- _Problem details_
Report all lines from the entries below in which "export" appears.

Collected data entries
From an optimization exercise on the open Yosys and OpenROAD flow, aimed at small area, a short achievable clock period and few clock cycles; shortcuts taken in it are not production practice.
No activity file was given, so power comes from the tool's default toggle rates.

== run 2 ==
==> module sctp_enc, before the edit <==
module sctp_enc (
    input  wire        clk,
    input  wire        rst,
    input  wire        cmd_valid,
    output wire        cmd_ready,
    input  wire [3:0]  cmd_op,
    input  wire [63:0] cmd_arg,
    input  wire [3:0]  cmd_cnt,
    input  wire        cmd_last,
    output wire        out_valid,
    input  wire        out_ready,
    output wire [63:0] out_data,
    output wire [3:0]  out_cnt,
    output wire        out_last,
    output wire        out_fault
);
    reg [143:0] A;           
    reg [4:0]   k;           
    reg         last_pend;   
    reg         fault_pend;  
    reg         faulted;     
    reg         ev;          
    reg  [87:0] eS;          
    reg         e_lop;       
    reg         e_13;        
    reg         e_big;       
    reg  [3:0]  enb;         
    reg         elast;       
    reg         efault;      
    reg         ov;          
    reg         ol;          
    reg         rfree;       
    reg         rtake;       
    reg         rx;          
    reg  [2:0]  off;         
    assign out_valid = ov;
    assign out_last  = ol;
    assign out_cnt   = {!ol | k[3], k[2:0] & {3{ol}}};
    assign out_data  = A[63:0];
    assign out_fault = fault_pend;
    wire take = ov && out_ready;
    wire merge = ev && (rfree || (rtake && out_ready));
    assign cmd_ready = rx || (rtake && out_ready);
    wire accept = cmd_valid && cmd_ready;
    wire [3:0]  op = cmd_op;
    wire [63:0] a  = cmd_arg;
    wire big      = (a[63:4] != 60'd0) || (a[3:0] == 4'hF);    
    wire is_data  = (op == 4'd14);
    wire is_sleb  = (op == 4'd9);
    wire leb_op   = (op == 4'd8) || is_sleb || (op == 4'd13);
    wire is_fix   = !op[3] || (op[3:1] == 3'b101);
    wire bad_short = (op == 4'd12) && (a[7:4] != 4'd0);
    reg [8:0] cu, cs;
    integer m;
    always @(*) begin
        for (m = 0; m < 9; m = m + 1) begin
            cu[m] = |(a >> (7*m + 7));
            cs[m] = a[63] ? !(&(a >> (7*m + 6) | ~({64{1'b1}} >> (7*m + 6))))
                          : |(a >> (7*m + 6));
        end
    end
    wire [8:0] c = is_sleb ? cs : cu;
    reg [3:0] hi;
    always @(*) begin
        if (op == 4'd12 || op == 4'd13) hi = a[3:0];
        else                            hi = 4'h0;
    end
    reg [87:0] S;
    integer i;
    always @(*) begin
        S[7:0] = is_data ? a[7:0] : {hi, op};
        for (i = 1; i < 9; i = i + 1) begin
            if (leb_op)                S[8*i +: 8] = {c[i-1], a[7*(i-1) +: 7]};
            else if (is_data && i < 8) S[8*i +: 8] = a[8*i +: 8];
            else                       S[8*i +: 8] = a[8*(i-1) +: 8];
        end
        S[79:72] = {c[8], a[62:56]};
        S[87:80] = {1'b0, {6{is_sleb & a[63]}}, a[63]};
    end
    reg [3:0] nb;
    always @(*) begin
        if (faulted || bad_short)  nb = 4'd0;
        else if (is_data)          nb = cmd_cnt[3] ? 4'd8 : cmd_cnt;
        else if (is_fix) begin
            case ({op[3], op[2:0]})
                4'b0000, 4'b0001: nb = 4'd2;
                4'b0010, 4'b0011: nb = 4'd3;
                4'b0100, 4'b0101,
                4'b1010:          nb = 4'd5;
                default:          nb = 4'd9;
            endcase
        end else                   nb = 4'd1;
    end
    wire [8:0] ec = {eS[79], eS[71], eS[63], eS[55], eS[47], eS[39], eS[31], eS[23], eS[15]};
    wire [3:0] ecnt = {ec[7], ec[3] & !ec[7], (ec[1] & !ec[3]) | (ec[5] & !ec[7]),
                       (ec[0] & !ec[1]) | (ec[2] & !ec[3]) | (ec[4] & !ec[5]) | (ec[6] & !ec[7]) | ec[8]};
    wire       e_leb = e_lop && (!e_13 || e_big);
    wire [4:0] m_k = e_leb ? ({2'b00, off} + 5'd2) + {1'b0, ecnt}
                           : {2'b00, off} + {1'b0, enb};
    wire [87:0] eX = {eS[87:8], eS[7:4] | {4{e_13 & e_big}}, eS[3:0]};
    wire [95:0]  sh1 = off[0] ? {eX, eX[7:0]}   : {eX[87:80], eX};
    wire [111:0] sh2 = off[1] ? {sh1, sh1[15:0]} : {sh1[95:80], sh1};
    wire [143:0] sh  = off[2] ? {sh2, sh2[31:0]} : {sh2[111:80], sh2};
    reg [4:0] nk;
    reg       nlp, nev;
    always @(*) begin
        nk  = k;
        nlp = last_pend;
        nev = cmd_ready ? cmd_valid : ev;
        if (merge) begin
            nk  = m_k;
            nlp = elast;
        end else if (take) begin
            if (ol) begin
                nk  = 5'd0;
                nlp = 1'b0;
            end else begin
                nk  = k - 5'd8;
            end
        end
    end
    wire nle8 = !nk[4] && (!nk[3] || nk[2:0] == 3'd0);
    integer j;
    always @(posedge clk) begin
        for (j = 0; j < 18; j = j + 1) begin
            if (merge && j >= off)
                A[8*j +: 8] <= sh[8*j +: 8];
            else if (take && j < 10)
                A[8*j +: 8] <= A[8*j + 64 +: 8];
        end
        if (merge && elast)
            fault_pend <= efault;
        if (!ev || merge) begin
            eS     <= S;
            e_lop  <= !faulted && leb_op;
            e_13   <= (op == 4'd13);
            e_big  <= big;
            enb    <= nb;
            elast  <= cmd_last;
            efault <= faulted || bad_short;
        end
        if (rst) begin
            k         <= 5'd0;
            last_pend <= 1'b0;
            faulted   <= 1'b0;
            ev        <= 1'b0;
            ov        <= 1'b0;
            ol        <= 1'b0;
            rfree     <= 1'b1;
            rtake     <= 1'b0;
            rx        <= 1'b1;
            off       <= 3'd0;
        end else begin
            if (accept)
                faulted <= !cmd_last && (faulted || bad_short);
            ev        <= nev;
            k         <= nk;
            last_pend <= nlp;
            ov        <= nk[4] || nk[3] || nlp;
            ol        <= nlp && nle8;
            rfree     <= !nlp && !nk[4] && !nk[3];
            rtake     <= (!nlp && !nk[4] && nk[3]) || (nlp && nle8);
            rx        <= !nev || (!nlp && !nk[4] && !nk[3]);
            off       <= nlp ? 3'd0 : nk[2:0];
        end
    end
endmodule
Settings: LEC_CHECK=0, CAP_MARGIN=20, CORE_MARGIN=2, CORE_UTILIZATION=40, SETUP_SLACK_MARGIN=1.9, SLEW_MARGIN=20; clock period 4.5 ns.
standard.sh (not shown) runs the stock make flow with config.mk's settings and CLKGATE_MAP_FILE= SYNTH_SCRIPT=/design/flow/synth_recipe.tcl, a recipe that flattens the netlist after the stock synthesis.
==> flow/flow/run.sh <==
#!/bin/bash
# Standard ORFS flow, with the ports buffered by buf_1 cells and the clock
# tree built without dummy loads.
export BUFFER_PORTS_ARGS="-buffer_cell sky130_fd_sc_hd__buf_1"
export CTS_ARGS="-sink_clustering_enable -repair_clock_nets -dont_use_dummy_load -sink_clustering_size 28 -sink_clustering_max_diameter 70"
bash standard.sh > standard.log 2>&1
### run 2 -> run 1
==> flow/design.v <==
module sctp_enc (
    input  wire        clk,
    input  wire        rst,
    input  wire        cmd_valid,
    output wire        cmd_ready,
    input  wire [3:0]  cmd_op,
    input  wire [63:0] cmd_arg,
    input  wire [3:0]  cmd_cnt,
    input  wire        cmd_last,
    output wire        out_valid,
    input  wire        out_ready,
    output wire [63:0] out_data,
    output wire [3:0]  out_cnt,
    output wire        out_last,
    output wire        out_fault
);
    reg [143:0] A;           
    reg [4:0]   k;           
    reg         last_pend;   
    reg         fault_pend;  
    reg         faulted;     
    reg         ov;          
    reg         ol;          
    reg         rfree;       
    reg         rtake;       
    reg  [2:0]  off;         
    assign out_valid = ov;
    assign out_last  = ol;
    assign out_cnt   = {!ol | k[3], k[2:0] & {3{ol}}};
    assign out_data  = A[63:0];
    assign out_fault = fault_pend;
    wire take = ov && out_ready;
    assign cmd_ready = rfree || (rtake && out_ready);
    wire accept = cmd_valid && cmd_ready;
    wire [3:0]  op = cmd_op;
    wire [63:0] a  = cmd_arg;
    wire big      = (a[63:4] != 60'd0) || (a[3:0] == 4'hF);    
    wire is_data  = (op == 4'd14);
    wire is_sleb  = (op == 4'd9);
    wire leb_op   = (op == 4'd8) || is_sleb || (op == 4'd13);
    wire is_fix   = !op[3] || (op[3:1] == 3'b101);
    wire bad_short = (op == 4'd12) && (a[7:4] != 4'd0);
    reg [8:0] cu, cs;
    integer m;
    always @(*) begin
        for (m = 0; m < 9; m = m + 1) begin
            cu[m] = |(a >> (7*m + 7));
            cs[m] = a[63] ? !(&(a >> (7*m + 6) | ~({64{1'b1}} >> (7*m + 6))))
                          : |(a >> (7*m + 6));
        end
    end
    wire [8:0] c = is_sleb ? cs : cu;
    reg [3:0] hi;
    always @(*) begin
        if (op == 4'd12 || (op == 4'd13 && !big)) hi = a[3:0];
        else if (op == 4'd13)                     hi = 4'hF;
        else                                      hi = 4'h0;
    end
    reg [87:0] S;
    integer i;
    always @(*) begin
        S[7:0] = is_data ? a[7:0] : {hi, op};
        for (i = 1; i < 9; i = i + 1) begin
            if (leb_op)                S[8*i +: 8] = {c[i-1], a[7*(i-1) +: 7]};
            else if (is_data && i < 8) S[8*i +: 8] = a[8*i +: 8];
            else                       S[8*i +: 8] = a[8*(i-1) +: 8];
        end
        S[79:72] = {c[8], a[62:56]};
        S[87:80] = {1'b0, {6{is_sleb & a[63]}}, a[63]};
    end
    wire leb = !faulted && ((op == 4'd8) || is_sleb || (op == 4'd13 && big));
    reg [3:0] nb;
    always @(*) begin
        if (faulted || bad_short)  nb = 4'd0;
        else if (is_data)          nb = cmd_cnt[3] ? 4'd8 : cmd_cnt;
        else if (is_fix) begin
            case ({op[3], op[2:0]})
                4'b0000, 4'b0001: nb = 4'd2;
                4'b0010, 4'b0011: nb = 4'd3;
                4'b0100, 4'b0101,
                4'b1010:          nb = 4'd5;
                default:          nb = 4'd9;
            endcase
        end else                   nb = 4'd1;
    end
    wire [3:0] ccnt = {c[7], c[3] & !c[7], (c[1] & !c[3]) | (c[5] & !c[7]),
                       (c[0] & !c[1]) | (c[2] & !c[3]) | (c[4] & !c[5]) | (c[6] & !c[7]) | c[8]};
    wire [3:0] n = leb ? ccnt + 4'd2 : nb;
    wire [95:0]  sh1 = off[0] ? {S, S[7:0]}   : {S[87:80], S};
    wire [111:0] sh2 = off[1] ? {sh1, sh1[15:0]} : {sh1[95:80], sh1};
    wire [143:0] sh  = off[2] ? {sh2, sh2[31:0]} : {sh2[111:80], sh2};
    reg [4:0] nk;
    reg       nlp;
    always @(*) begin
        nk  = k;
        nlp = last_pend;
        if (accept) begin
            nk  = {2'b00, off} + {1'b0, n};
            nlp = cmd_last;
        end else if (take) begin
            if (ol) begin
                nk  = 5'd0;
                nlp = 1'b0;
            end else begin
                nk  = k - 5'd8;
            end
        end
    end
    wire nle8 = !nk[4] && (!nk[3] || nk[2:0] == 3'd0);
    integer j;
    always @(posedge clk) begin
        for (j = 0; j < 18; j = j + 1) begin
            if (accept && j >= off)
                A[8*j +: 8] <= sh[8*j +: 8];
            else if (take && j < 10)
                A[8*j +: 8] <= A[8*j + 64 +: 8];
        end
        if (accept && cmd_last)
            fault_pend <= faulted || bad_short;
        if (rst) begin
            k         <= 5'd0;
            last_pend <= 1'b0;
            faulted   <= 1'b0;
            ov        <= 1'b0;
            ol        <= 1'b0;
            rfree     <= 1'b1;
            rtake     <= 1'b0;
            off       <= 3'd0;
        end else begin
            if (accept)
                faulted <= !cmd_last && (faulted || bad_short);
            k         <= nk;
            last_pend <= nlp;
            ov        <= nk[4] || nk[3] || nlp;
            ol        <= nlp && nle8;
            rfree     <= !nlp && !nk[4] && !nk[3];
            rtake     <= (!nlp && !nk[4] && nk[3]) || (nlp && nle8);
            off       <= nlp ? 3'd0 : nk[2:0];
        end
    end
endmodule
Notes after the runs:
Run 1 reached the final stage; the timing, design-rule and antenna checks on its layout passed. Of run 1 and run 2, the run reporting the lower data required time of the critical path was run 1. Relative to run 2, the area growth from synthesis to layout of run 1 is higher by 34 points. When run 1 is set beside run 2, its number of buffers inserted by post-CTS setup repair turns out to be 50 larger. In the tables for run 1 and run 2, non-clock inverter count in the final layout reads lower with run 1. Setup WNS run 2 -> run 1: worse. [compare] base=run 2 new=run 1: number of sequential cells lower; total power draw lower; half-perimeter wire length after detailed placement higher; wire length of the first global-routing pass higher.
Function was not checked in any run of this note: the RTL went through the layout flow alone.

## what the ideal ports hide
How much do the figures lean on ideal ports? The routed layouts below were timed once more, with nothing changed but the port constraints.
Step 1 sets driving cells, clkbuf_16 on the clock port and buf_2 on the other inputs (assumed; they add their load-dependent delay and slew).
Step 2 also shifts input and output timing later by t, the mid clock arrival at the registers, as if the neighbouring blocks saw the same clock.
Three values: ideal, step 1, step 2; two values: the first two.
| run | t (ns) | setup WS [ns] | clock arrival spread, ns | slew at the worst register clock pin (ns) |
|---|---|---|---|---|
| run 2 | 0.542 | 1.844 / 1.844 / 1.407 | 0.034 / 0.033 | 0.10 / 0.10 |
| run 1 | 0.472 | 0.772 / 0.782 / 0.310 | 0.025 / 0.026 | 0.07 / 0.07 |
After both steps every run listed still meets setup and hold. The setup slack of run 1, which loses most, moves by +0.010 ns with the drivers and by -0.462 ns with both steps.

- _Task result_
export BUFFER_PORTS_ARGS="-buffer_cell sky130_fd_sc_hd__buf_1"
export CTS_ARGS="-sink_clustering_enable -repair_clock_nets -dont_use_dummy_load -sink_clustering_size 28 -sink_clustering_max_diameter 70"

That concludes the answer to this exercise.